そこで注目されるのが「海水氷(かいすいごおり)」です。
📊 海水氷と普通氷の冷却性能を数値で比較
| 比較項目 | 海水氷(塩分3.5%) | 普通氷(水道水) |
|---|---|---|
| 融点 | 約-2.0℃ | 0.0℃ |
| 冷却スピード(芯温5℃到達) | 約30分 | 約45分 |
| ドリップ量(24時間後) | 約2.5% | 約7.8% |
| 食味評価(5点満点) | 4.6 | 3.2 |
| pH値(腐敗進行度) | 6.5(低) | 7.3(高) |
ポイント:海水氷は普通氷より約15分早く魚を安全温度に冷却し、ドリップ量を約1/3に抑制。
味・見た目・保存性すべてにおいて優位です。
🧪 科学的な理由:なぜ海水氷が優れているのか?
- 融点が低い:海水氷は塩分を含むため、溶けても-1〜0℃を保ちやすく、理想的な冷却温度帯を維持。
- 浸透圧が魚と近い:真水は魚の細胞に水分を流入させ、身割れやドリップを引き起こすが、海水氷はそれを防ぐ。

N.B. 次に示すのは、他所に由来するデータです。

--- src/rtl/fc_argmax.sv ---
// Argmax back end for the fully connected layer: buffers one score vector,
// scans it one class per cycle and returns the winning index/score over valid/ready.
module fc_argmax #(
  parameter int CLASS_NUM = 30,
  parameter int D_WL      = 16,
  parameter int IDX_WL    = 5
) (
  input  logic                      clk,
  input  logic                      rst,
  input  logic                      in_valid,
  input  logic [CLASS_NUM*D_WL-1:0] f_o,
  output logic                      in_ready,
  output logic                      o_valid,
  input  logic                      o_ready,
  output logic [IDX_WL-1:0]         o_class,
  output logic [D_WL-1:0]           o_score
);

  typedef enum logic [1:0] {IDLE, SCAN, DONE} state_t;

  state_t                 state;
  logic signed [D_WL-1:0] f_cls   [CLASS_NUM];
  logic signed [D_WL-1:0] vec_buf [CLASS_NUM];
  logic signed [D_WL-1:0] best_score;
  logic [IDX_WL-1:0]      best_idx;
  logic [IDX_WL-1:0]      cnt;
  logic signed [D_WL-1:0] cur;
  logic                   cur_gt;
  logic                   last;

  // Class 0 lives in the most significant slice of f_o.
  for (genvar gk = 0; gk < CLASS_NUM; gk++) begin : g_unpack
    assign f_cls[gk] = f_o[(CLASS_NUM-gk)*D_WL-1 -: D_WL];
  end

  always_ff @(posedge clk) begin
    if (state == IDLE && in_valid) vec_buf <= f_cls;
  end

  always_comb begin
    cur    = vec_buf[cnt];
    cur_gt = cur > best_score;
    last   = (cnt == IDX_WL'(CLASS_NUM - 1));
  end

  always_ff @(posedge clk or posedge rst) begin
    if (rst) begin
      state      <= IDLE;
      in_ready   <= 1'b1;
      o_valid    <= 1'b0;
      o_class    <= '0;
      o_score    <= '0;
      cnt        <= '0;
      best_score <= '0;
      best_idx   <= '0;
    end else begin
      case (state)
        IDLE: begin
          if (in_valid) begin
            best_score <= f_cls[0];
            best_idx   <= '0;
            in_ready   <= 1'b0;
            if (CLASS_NUM == 1) begin
              cnt     <= '0;
              o_valid <= 1'b1;
              o_class <= '0;
              o_score <= f_cls[0];
              state   <= DONE;
            end else begin
              cnt   <= IDX_WL'(1);
              state <= SCAN;
            end
          end
        end
        SCAN: begin
          // Strictly greater keeps the lowest index on ties.
          if (cur_gt) begin
            best_score <= cur;
            best_idx   <= cnt;
          end
          if (last) begin
            o_valid <= 1'b1;
            o_class <= cur_gt ? cnt : best_idx;
            o_score <= cur_gt ? cur : best_score;
            state   <= DONE;
          end else begin
            cnt <= cnt + IDX_WL'(1);
          end
        end
        DONE: begin
          if (o_ready) begin
            o_valid  <= 1'b0;
            in_ready <= 1'b1;
            state    <= IDLE;
          end
        end
        default: state <= IDLE;
      endcase
    end
  end

endmodule

--- config.mk ---
export PLATFORM = sky130hd
export DESIGN_NAME = fc_argmax
export DESIGN_NICKNAME = d
export VERILOG_FILES = /design/src/rtl/fc_argmax.sv
export SDC_FILE = /design/constraint.sdc
export NUM_CORES = 1
export LEC_CHECK = 0
export CORE_AREA = 2 2 269 271
export CTS_CLUSTER_DIAMETER = 120
export DETAILED_ROUTE_END_ITERATION = 7
export DIE_AREA = 0 0 271 273
export SLEW_MARGIN = 15
export SYNTH_ARGS = -nofsm -noshare
export SYNTH_HDL_FRONTEND = slang
export SYNTH_SLANG_ARGS = --single-unit
export TNS_END_PERCENT = 50
--- constraint.sdc ---
create_clock -name clk -period 16.1 [get_ports clk]
set_clock_uncertainty 0.15 [all_clocks]
set_input_delay 3.22 -clock clk [delete_from_list [all_inputs] [get_ports clk]]
set_output_delay 3.22 -clock clk [all_outputs]
set_load 0.02 [all_outputs]
==> load_flow_metrics.sql <==
INSERT INTO impl_metrics (metric_group, metric, value, unit) VALUES
('layout', 'finalNonFillerCells', '2637', ''),
('sta', 'timing.fmax', '0.136', 'GHz'),
('status', 'run_status', 'complete, no violations', ''),
('global_route', 'grt_usage', '16.9', '%'),
('clock_network', 'tritoncts_num_sinks', '531', ''),
('sta', 'unrepaired_setup_endpoints_after_global_routing', 'false', ''),
('global_route', 'grt_pass1_wl', '90200', 'um'),
('floorplanning', 'floorplan.initialDensity', '29.9', '%'),
('min_path', 'hold_path_end', 'o_score[8]$_DFFE_PP0P_', ''),
('place', 'dp_slack', '8.12', 'ns'),
('setup_path', 'timing.critical_path.fanout_max', '87', ''),
('setup_path', 'capturing_point_of_the_worst_reg2reg_path', 'best_idx[0]$_DFFE_PP0P_', ''),
('global_route', 'grt_ovf', '0', ''),
('layout', 'multi_input_comb_area', '5040', 'sq um'),
('synth', 'syn_avg_cell_area', '19.0', 'sq um'),
('floorplanning', 'floorplan.die.height', '273', 'um'),
('synth', 'seq_area_frac_synth', '74.0', '%'),
('setup_path', 'crit_path_start', 'in_valid', ''),
('synth', 'ys_dominant_reg_cell', 'sky130_fd_sc_hd__edfxtp_1', ''),
('setup_path', 'critPathArrivalTime', '7.44', 'ns'),
('routing', 'post_drt_via_cell_ratio', '4.78', ''),
('layout', 'finish.utilization', '40.8', '%'),
('setup_path', 'worstRegToRegCells', '13', ''),
('synth', 'yosysTopAreaCell', 'sky130_fd_sc_hd__edfxtp_1', ''),
('routing', 'wl_per_cell', '24.6', 'um'),
('power', 'worst_ir_drop_vdd', '140', 'uV'),
('setup_path', 'worst-setup-path-type', 'in2reg', ''),
('synth', 'cell_area_synth', '21200', 'sq um'),
('synth', 'yosys.cell_types.count', '48', ''),
('synth', 'yosysWarningCount', '0', ''),
('floorplanning', 'ios', '507', ''),
('sta', 'setup-violations-final', '0', ''),
('sta', 'tightestPinTransition', '1.22', 'ns'),
('floorplanning', 'floorplan.die.width', '271', 'um'),
('synth', 'synth.area.top_cells', 'sky130_fd_sc_hd__edfxtp_1 68%, sky130_fd_sc_hd__mux4_2 10%, sky130_fd_sc_hd__dfrtp_1 5.9%', ''),
('flow_run', 'maxCapViolCount', '0', ''),
('clock_network', 'insertion_delay', '0.60', 'ns'),
('clock_network', 'post-cts-setup-buffer-count', '0', ''),
('floorplanning', 'core.rowCount', '98', ''),
('routing', 'detailedRoute.firstIterationViolations', '1018', ''),
('layout', 'nNetsFinal', '2129', ''),
('synth', 'syn_nets', '1620', ''),
('layout', 'areaGrowthSynthToFinish', '36.7', '%'),
('synth', 'asyncSetResetFlopFracSynth', '9.60', '%'),
('clock_network', 'clk_pin_slew_worst_paths', '0.06', 'ns'),
('setup_path', 'setup.worst_path.end_class', 'flip-flop', ''),
('layout', 'final_layout_size_suffix_gt1_share', '14.2', '%'),
('synth', 'yosys_register_bits', '531', ''),
('synth', 'post_synth_inst_count', '1118', ''),
('layout', 'final.fill_count', '6382', ''),
('place', 'dp_hpwl', '47500', 'um'),
('place', 'place_inst', '2520', ''),
('global_route', 'first_global_vias', '13400', ''),
('clock_network', 'total_cts_buffers', '55', ''),
('setup_path', 'timing.critical_path.required', '16.17', 'ns'),
('sta', 'setup-tns-final', '0', 'ns'),
('min_path', 'min_from', 'o_score[8]$_DFFE_PP0P_', ''),
('clock_network', 'clk_buf_depth', '3', ''),
('power', 'power_density', '177', 'nW/um^2'),
('sta', 'period_utilization_post_route', '45.8', '%'),
('sta', 'finalWorstSetupSlack', '8.73', 'ns'),
('setup_path', 'reg2reg_from', 'cnt[1]$_DFFE_PP0P_', ''),
('sta', 'timing.final.hold_violations', '0', ''),
('min_path', 'min_path_type', 'reg2reg', ''),
('synth', 'synthTopCellsByCount', '480 x sky130_fd_sc_hd__edfxtp_1, 96 x sky130_fd_sc_hd__mux4_2, 51 x sky130_fd_sc_hd__a21oi_1, 50 x sky130_fd_sc_hd__dfrtp_1, 38 x sky130_fd_sc_hd__nor2_1', ''),
('routing', 'number_of_remaining_drc_errors', '0', ''),
('sta', 'layout_min_cycle_time', '7.37', 'ns'),
('clock_network', 'cts_hold_repair.buffers', '0', ''),
('place', 'placement.io_buffers', '506', ''),
('setup_path', 'cp-start-kind', 'input port', ''),
('floorplanning', 'die-area', '74000', 'sq um');
==> registers in the layout, indices dropped and copies added, names as in the netlist <==
signal      flops
best_idx        5
vec_buf       480
o_valid         1
in_ready        1
state           2
cnt             5
best_score     16
o_class         5
o_score        16
==> stage by stage <==
step / hold slack (ns) / total power [mW] / instance area (sq um)
2_1_floorplan: 0.316 / 3.31 / 21200
3_3_place_gp: 0.368 / 3.87 / 27200
3_5_place_dp: 0.363 / 3.91 / 27200
4_1_cts: 0.378 / 5.17 / 28900
5_1_grt: 0.412 / 5.39 / 29000
6_report: 0.379 / 5.12 / 29000
==> worst max-delay path: stages <==
cell                              delay (ns)
sky130_fd_sc_hd__clkdlybuf4s50_1        0.99
sky130_fd_sc_hd__nand2_1                0.25
sky130_fd_sc_hd__nor2_4                 0.16
sky130_fd_sc_hd__buf_4                  0.73
sky130_fd_sc_hd__buf_4                  0.94
sky130_fd_sc_hd__buf_4                  0.96
==> final cells by class <==
class,count,share of cell area (%)
timing repair buffer,520,17.9
antenna,14,0.121
inverter,20,0.263
clock buffer,63,4.85
clock inverter,40,1.20
tap,950,4.10
multi-input combinational,499,17.4
sequential,531,54.2
==> how the worst max path moves through the flow <==
| stage | endpoint | cells after the start |
|---|---|---|
| 2_1_floorplan | best_score[15]$_DFFE_PP0P_ | 5 |
| 3_3_place_gp | vec_buf[159]$_DFFE_PP_ | 6 |
| 3_5_place_dp | vec_buf[243]$_DFFE_PP_ | 6 |
| 4_1_cts | vec_buf[157]$_DFFE_PP_ | 6 |
| 5_1_grt | vec_buf[373]$_DFFE_PP_ | 6 |
| 6_report | vec_buf[104]$_DFFE_PP_ | 6 |
==> cell usage in the layout (no fill, tap or decap), types with 19 or more instances in the layout <==
master	instances
sky130_fd_sc_hd__nand2_1	19
sky130_fd_sc_hd__mux2_2	22
sky130_fd_sc_hd__a31oi_1	28
sky130_fd_sc_hd__clkbuf_16	55
sky130_fd_sc_hd__edfxtp_1	480
sky130_fd_sc_hd__mux2i_1	26
sky130_fd_sc_hd__a211oi_1	20
sky130_fd_sc_hd__a21oi_1	51
sky130_fd_sc_hd__mux4_2	96
sky130_fd_sc_hd__dfrtp_1	47
sky130_fd_sc_hd__a22oi_1	33
sky130_fd_sc_hd__a22o_1	21
sky130_fd_sc_hd__o21ai_0	34
sky130_fd_sc_hd__nand2b_1	19
sky130_fd_sc_hd__nor2_1	36
sky130_fd_sc_hd__clkdlybuf4s50_1	506
==> routing by layer <==
layer  vias to the layer above  track usage [%]  routed length, um
met4                         4             6.79               1830
met1                      6421             20.8              25900
met5                         -                0                 26
li1                       5635                -                  -
met3                        85             2.98               3350
met2                       456             29.6              33800
==> report_power, final <==
group | leakage, nW | internal, mW | switching [mW] | total [mW]
clock network | 0.850 | 0.708 | 0.535 | 1.24
logic | 3.77 | 0.801 | 1.15 | 1.95
registers | 5.01 | 1.76 | 0.158 | 1.92
total | 9.63 | 3.27 | 1.84 | 5.12
==> cell families (layout without fill, tap and decap cells) <==
group | count (synthesis) | after routing | synth area share, %
flip-flops | 531 | 531 | 74.0
AO/OA/AOI/OAI | 236 | 236 | 7.54
buffers and inverters | 88 | 643 | 2.36
AND/OR/NAND/NOR | 98 | 98 | 2.29
other | 0 | 14 | 0
adder cells (fa/ha/maj) | 18 | 18 | 1.06
XOR/XNOR | 3 | 3 | 0.124
multiplexers | 144 | 144 | 12.6
Power figures use the tool's default switching activity.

- シャーベット状で密着冷却:砕いた海水氷を海水と混ぜることで、魚全体を包み込むように冷却可能。
🎣 実践アドバイス:釣り人がすぐにできる海水氷活用法
- 釣行前に海水氷を準備:市販の海水氷(例:釣太郎の黒潮氷)や自作(海水をペットボトルで凍結)でOK。
- クーラーボックスに海水を少量加え、シャーベット状に:魚全体を包み込むように冷却。
- 釣った直後に即投入:魚の体温が高いうちに冷却を始めることで、鮮度維持率が大幅に向上。
✅ まとめ:海水氷は釣り人の「最強の相棒」
海水氷は、単なる氷ではありません。科学的に裏付けられた「鮮度保持の武器」です。
釣った魚を最高の状態で持ち帰りたいなら、今日から「海水氷」を選びましょう。